◆ **Required action**
Using the data below, report how many lines hold the word "decl". Include nothing else in the reply.

◆ **Given records**
`src/rtl/seq_pkg.sv`:
```
package seq_pkg;
  localparam int DEF_GROUPS = 6;
  localparam int DEF_GROUP_W = 6;
  localparam int DEF_ADDR_W = 3;
  localparam int DEF_TS_W = 13;
  localparam int DEF_DEPTH = 8;

  function automatic int rec_width(int addr_w, int group_w, int ts_w);
    return addr_w + group_w + ts_w;
  endfunction
endpackage

```
`src/rtl/mask_shreg.sv`:
```
module mask_shreg #(
  parameter int NPIX = 36
) (
  input  logic            clk,
  input  logic            rst,
  input  logic            shift,
  input  logic            sdi,
  output logic [NPIX-1:0] mask
);
  always_ff @(posedge clk) begin
    if (rst) mask <= '0;
    else if (shift) mask <= {mask[NPIX-2:0], sdi};
  end
endmodule

```
`src/rtl/hit_capture.sv`:
```
module hit_capture #(
  parameter int NPIX = 36
) (
  input  logic            clk,
  input  logic            rst,
  input  logic            init,
  input  logic [NPIX-1:0] hit_in,
  input  logic [NPIX-1:0] mask,
  input  logic            take,
  output logic [NPIX-1:0] snap
);
  logic [NPIX-1:0] held;
  logic [NPIX-1:0] hit_ok;

  assign hit_ok = hit_in & mask;

  always_ff @(posedge clk) begin
    if (rst || init) begin
      held <= '0;
      snap <= '0;
    end else if (take) begin
      snap <= held | hit_ok;
      held <= '0;
    end else begin
      held <= held | hit_ok;
    end
  end
endmodule

```
`src/rtl/group_mux.sv`:
```
module group_mux #(
  parameter int N_GROUPS = 6,
  parameter int GROUP_W = 6,
  parameter int ADDR_W = 3
) (
  input  logic [ADDR_W-1:0]           addr,
  input  logic [N_GROUPS*GROUP_W-1:0] snap,
  output logic [GROUP_W-1:0]          pattern,
  output logic                        valid
);
  logic [GROUP_W-1:0] grp_pat [N_GROUPS];
  logic [N_GROUPS-1:0] grp_sel;

  for (genvar g = 0; g < N_GROUPS; g++) begin : g_grp
    assign grp_pat[g] = snap[g*GROUP_W +: GROUP_W];
    assign grp_sel[g] = (addr == ADDR_W'(g + 1));
  end

  always_comb begin
    pattern = '0;
    for (int g = 0; g < N_GROUPS; g++) begin
      if (grp_sel[g]) pattern = grp_pat[g];
    end
  end

  assign valid = |pattern;
endmodule

```
`src/rtl/write_ctrl.sv`:
```
module write_ctrl #(
  parameter int DEPTH = 8,
  parameter int REC_W = 22
) (
  input  logic             clk,
  input  logic             rst,
  input  logic             init,
  input  logic             rec_valid,
  input  logic [REC_W-1:0] rec_data,
  output logic [REC_W-1:0] wr_data,
  output logic [DEPTH-1:0] wr_en,
  output logic             overflow
);
  localparam int PTR_W = $clog2(DEPTH + 1);

  logic [PTR_W-1:0] ptr;
  logic             full;
  logic [DEPTH-1:0] slot_oh;

  assign full = (ptr == PTR_W'(DEPTH));

  always_comb begin
    slot_oh = '0;
    for (int s = 0; s < DEPTH; s++) begin
      if (ptr == PTR_W'(s)) slot_oh[s] = 1'b1;
    end
  end

  always_ff @(posedge clk) begin
    if (rst || init) begin
      ptr      <= '0;
      wr_en    <= '0;
      wr_data  <= '0;
      overflow <= 1'b0;
    end else begin
      wr_en   <= '0;
      wr_data <= '0;
      if (rec_valid) begin
        if (!full) begin
          wr_en   <= slot_oh;
          wr_data <= rec_data;
          ptr     <= ptr + 1'b1;
        end else begin
          overflow <= 1'b1;
        end
      end
    end
  end
endmodule

```
`src/rtl/hit_subregion_seq.sv`:
```
module hit_subregion_seq
  import seq_pkg::*;
#(
  parameter int N_GROUPS = DEF_GROUPS,
  parameter int GROUP_W = DEF_GROUP_W,
  parameter int ADDR_W = DEF_ADDR_W,
  parameter int TS_W = DEF_TS_W,
  parameter int DEPTH = DEF_DEPTH
) (
  input  logic                                    clk,
  input  logic                                    rst,
  input  logic                                    init,
  input  logic                                    mask_sdi,
  input  logic                                    mask_shift,
  input  logic [N_GROUPS*GROUP_W-1:0]             hit_in,
  input  logic                                    bx_strobe,
  input  logic [TS_W-1:0]                         ts_in,
  output logic [ADDR_W+GROUP_W+TS_W-1:0]          wr_data,
  output logic [DEPTH-1:0]                        wr_en,
  output logic                                    overflow
);
  localparam int NPIX = N_GROUPS * GROUP_W;
  localparam int REC_W = rec_width(ADDR_W, GROUP_W, TS_W);

  logic [NPIX-1:0]    mask;
  logic [NPIX-1:0]    snap;
  logic [ADDR_W-1:0]  scan_addr;
  logic [TS_W-1:0]    ts_q;
  logic               take;
  logic [GROUP_W-1:0] pattern;
  logic               rec_valid;
  logic [REC_W-1:0]   rec_data;

  assign take = bx_strobe && (scan_addr == '0) && !init;

  always_ff @(posedge clk) begin
    if (rst || init) begin
      scan_addr <= '0;
      ts_q      <= '0;
    end else if (scan_addr == '0) begin
      if (bx_strobe) begin
        scan_addr <= ADDR_W'(1);
        ts_q      <= ts_in;
      end
    end else if (scan_addr == ADDR_W'(N_GROUPS)) begin
      scan_addr <= '0;
    end else begin
      scan_addr <= scan_addr + 1'b1;
    end
  end

  mask_shreg #(.NPIX(NPIX)) u_mask (
    .clk(clk), .rst(rst), .shift(mask_shift), .sdi(mask_sdi), .mask(mask)
  );

  hit_capture #(.NPIX(NPIX)) u_cap (
    .clk(clk), .rst(rst), .init(init), .hit_in(hit_in), .mask(mask),
    .take(take), .snap(snap)
  );

  group_mux #(.N_GROUPS(N_GROUPS), .GROUP_W(GROUP_W), .ADDR_W(ADDR_W)) u_mux (
    .addr(scan_addr), .snap(snap), .pattern(pattern), .valid(rec_valid)
  );

  assign rec_data = {scan_addr, pattern, ts_q};

  write_ctrl #(.DEPTH(DEPTH), .REC_W(REC_W)) u_wr (
    .clk(clk), .rst(rst), .init(init), .rec_valid(rec_valid),
    .rec_data(rec_data), .wr_data(wr_data), .wr_en(wr_en), .overflow(overflow)
  );
endmodule

```
`config.mk`:
```
export PLATFORM = sky130hd
export DESIGN_NAME = hit_subregion_seq
export DESIGN_NICKNAME = d
export VERILOG_FILES = /design/src/rtl/seq_pkg.sv /design/src/rtl/mask_shreg.sv /design/src/rtl/hit_capture.sv /design/src/rtl/group_mux.sv /design/src/rtl/write_ctrl.sv /design/src/rtl/hit_subregion_seq.sv
export SDC_FILE = /design/constraint.sdc
export NUM_CORES = 1
export LEC_CHECK = 0
export BUFFER_PORTS_ARGS = -buffer_cell sky130_fd_sc_hd__buf_2
export CORE_ASPECT_RATIO = 1.2
export CORE_MARGIN = 2
export CORE_UTILIZATION = 56
export DETAILED_ROUTE_END_ITERATION = 8
export PLACE_DENSITY_LB_ADDON = 0.05
export SYNTH_ARGS = -nofsm -noshare
export SYNTH_HDL_FRONTEND = slang
export SYNTH_SLANG_ARGS = --single-unit
export TNS_END_PERCENT = 1
```
`constraint.sdc`:
```
create_clock -name clk -period 3.4 [get_ports clk]
set_clock_uncertainty 0.05 [all_clocks]
set_input_delay 0.68 -clock clk [delete_from_list [all_inputs] [get_ports clk]]
set_output_delay 0.68 -clock clk [all_outputs]
set_load 0.01 [all_outputs]
```
# Word level (Yosys, flattened, before mapping)
# Index checks and enable logic that the tools add are counted.
word_totals:
  ff_bits: 159
  latchBits: 0
  mem_bits_rw: 0
  romBits: 0
  out_inout_bits: 31
  wordCells: 59
  n_memories: 0
classes:
  n_addsub: 2
  n_mul: 0
  div: 0
  order_cmp: 0
  eq_ne: 15
  shift: 0
  muxes: 17
  bitwise: 4
  n_reduce_logical: 12
ops:
  columns: ["operator", "count"]
  rows:
  - ["36-bit bitwise AND", 1]
  - ["6-bit 2-to-1 mux", 6]
  - ["36-bit bitwise OR", 1]
  - ["4-bit by 3-bit == test with 1-bit output, second input constant", 4]
  - ["3-bit == test, second input constant", 3]
  - ["3-bit 2-to-1 mux", 3]
  - ["4-bit by 2-bit == test with 1-bit output, second input constant", 2]
  - ["1-bit 2-to-1 mux", 8]
  - ["3-bit by 2-bit == test with 1-bit output, second input constant", 2]
  - ["2-bit AND reduction", 3]
  - ["6-bit OR reduction", 1]
  - ["4-bit by 1-bit adder with 4-bit output, second input constant", 1]
  - ["4-bit by 1-bit == test with 1-bit output, second input constant", 1]
  - ["4-bit == test, second input constant", 1]
  - ["4-bit logical NOT", 1]
  - ["3-bit by 1-bit adder with 3-bit output, second input constant", 1]
  - ["3-bit by 1-bit == test with 1-bit output, second input constant", 1]
  - ["3-bit logical NOT", 1]
  - ["3-bit OR reduction", 1]
  - ["1-bit logical AND", 2]
  - ["2-bit inequality test, second input constant", 1]
  - ["1-bit NOT", 2]
  - ["2-bit OR reduction", 1]
  - ["1-bit logical NOT", 1]
  - ["1-bit logical OR", 1]

# Longest topological paths before layout
depth:
  depth_word: 10
  mapped_depth: 12

# By module
# Synthesis repeated with hierarchy kept, for this count alone.
unflattened:
  cells_unflattened: 566
  hier_area_um2: 6134.6
modules_own_cells:
  columns: ["mod", "n_inst", "cells_per_inst", "area_each_um2", "seq_area_each_um2"]
  rows:
  - ["hit_capture", 1, 234, 2524.9, 1441.4]
  - ["mask_shreg", 1, 116, 1306.3, 720.7]
  - ["write_ctrl", 1, 97, 1138.6, 700.7]
  - ["hit_subregion_seq", 1, 73, 790.8, 320.3]
  - ["group_mux", 1, 46, 374.1, 0.0]

# Worst setup path after synthesis
# No wires, ideal clock.
synth_timing:
  kind: "flip-flop to flip-flop"
  from: "reg scan_addr[1]"
  to: "reg u_wr.wr_data[10]"
  setup_time_ps: 113
  arrival_ps: 2380
  required_ps: 3237
  setup_slack_ps: 857
  stages_incl_launch_ff: 12
  path_buffers: 3
  period_less_slack_ps: 2543
  path_cell_list: "dfxtp_1 > buf_4 > buf_2 > and2_1 > ha_1 > and2_0 > mux4_2 > a21oi_2 > and4_4 > a21oi_4 > buf_6 > and2_4"
synth_between:
  elab_chain_cells: 10
synth_rtl:
  columns: ["element", "line", "rtl"]
  rows:
  - ["from (decl)", "hit_subregion_seq.sv:27", "logic [ADDR_W-1:0] scan_addr;"]
  - ["from (signal assigned)", "hit_subregion_seq.sv:48", "scan_addr <= scan_addr + 1'b1;"]
  - ["3-bit by 1-bit == test with 1-bit output", "group_mux.sv:16", "assign grp_sel[g] = (addr == ADDR_W'(g + 1));"]
  - ["6-bit 2-to-1 mux (5 in a row)", "group_mux.sv:22", "if (grp_sel[g]) pattern = grp_pat[g];"]
  - ["6-bit 2-to-1 mux *", "group_mux.sv:22", null]
  - ["6-bit OR reduction *", "group_mux.sv:26", "assign valid = |pattern;"]
  - ["1-bit NOT (no line) *", null, null]
  - ["3-bit OR reduction (no line) *", null, null]
  - ["to (signal assigned)", "write_ctrl.sv:41", "wr_data <= rec_data;"]
  - ["to (decl)", "write_ctrl.sv:10", "output logic [REC_W-1:0] wr_data,"]
# Mark *: on every way between the ends. The rest lies on a longest branch, timed or not.
# A chain may end at the register's enable or synchronous reset.

# Final worst setup path
layout_timing:
  from: "reg scan_addr[2]"
  to: "reg u_wr.wr_en[6]"
layout_between:
  elab_chain_cells: 10
layout_rtl:
  columns: ["element", "line", "rtl"]
  rows:
  - ["3-bit by 1-bit == test with 1-bit output", "group_mux.sv:16", null]
  - ["6-bit 2-to-1 mux (5 in a row)", "group_mux.sv:22", null]
  - ["6-bit 2-to-1 mux *", "group_mux.sv:22", null]
  - ["6-bit OR reduction *", "group_mux.sv:26", null]
  - ["1-bit NOT (no line) *", null, null]
  - ["3-bit OR reduction (no line) *", null, null]
  - ["to (signal assigned)", "write_ctrl.sv:40", "wr_en <= slot_oh;"]
  - ["to (decl)", "write_ctrl.sv:11", "output logic [DEPTH-1:0] wr_en,"]
# Marks and branches as above.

◆ **Result below**
3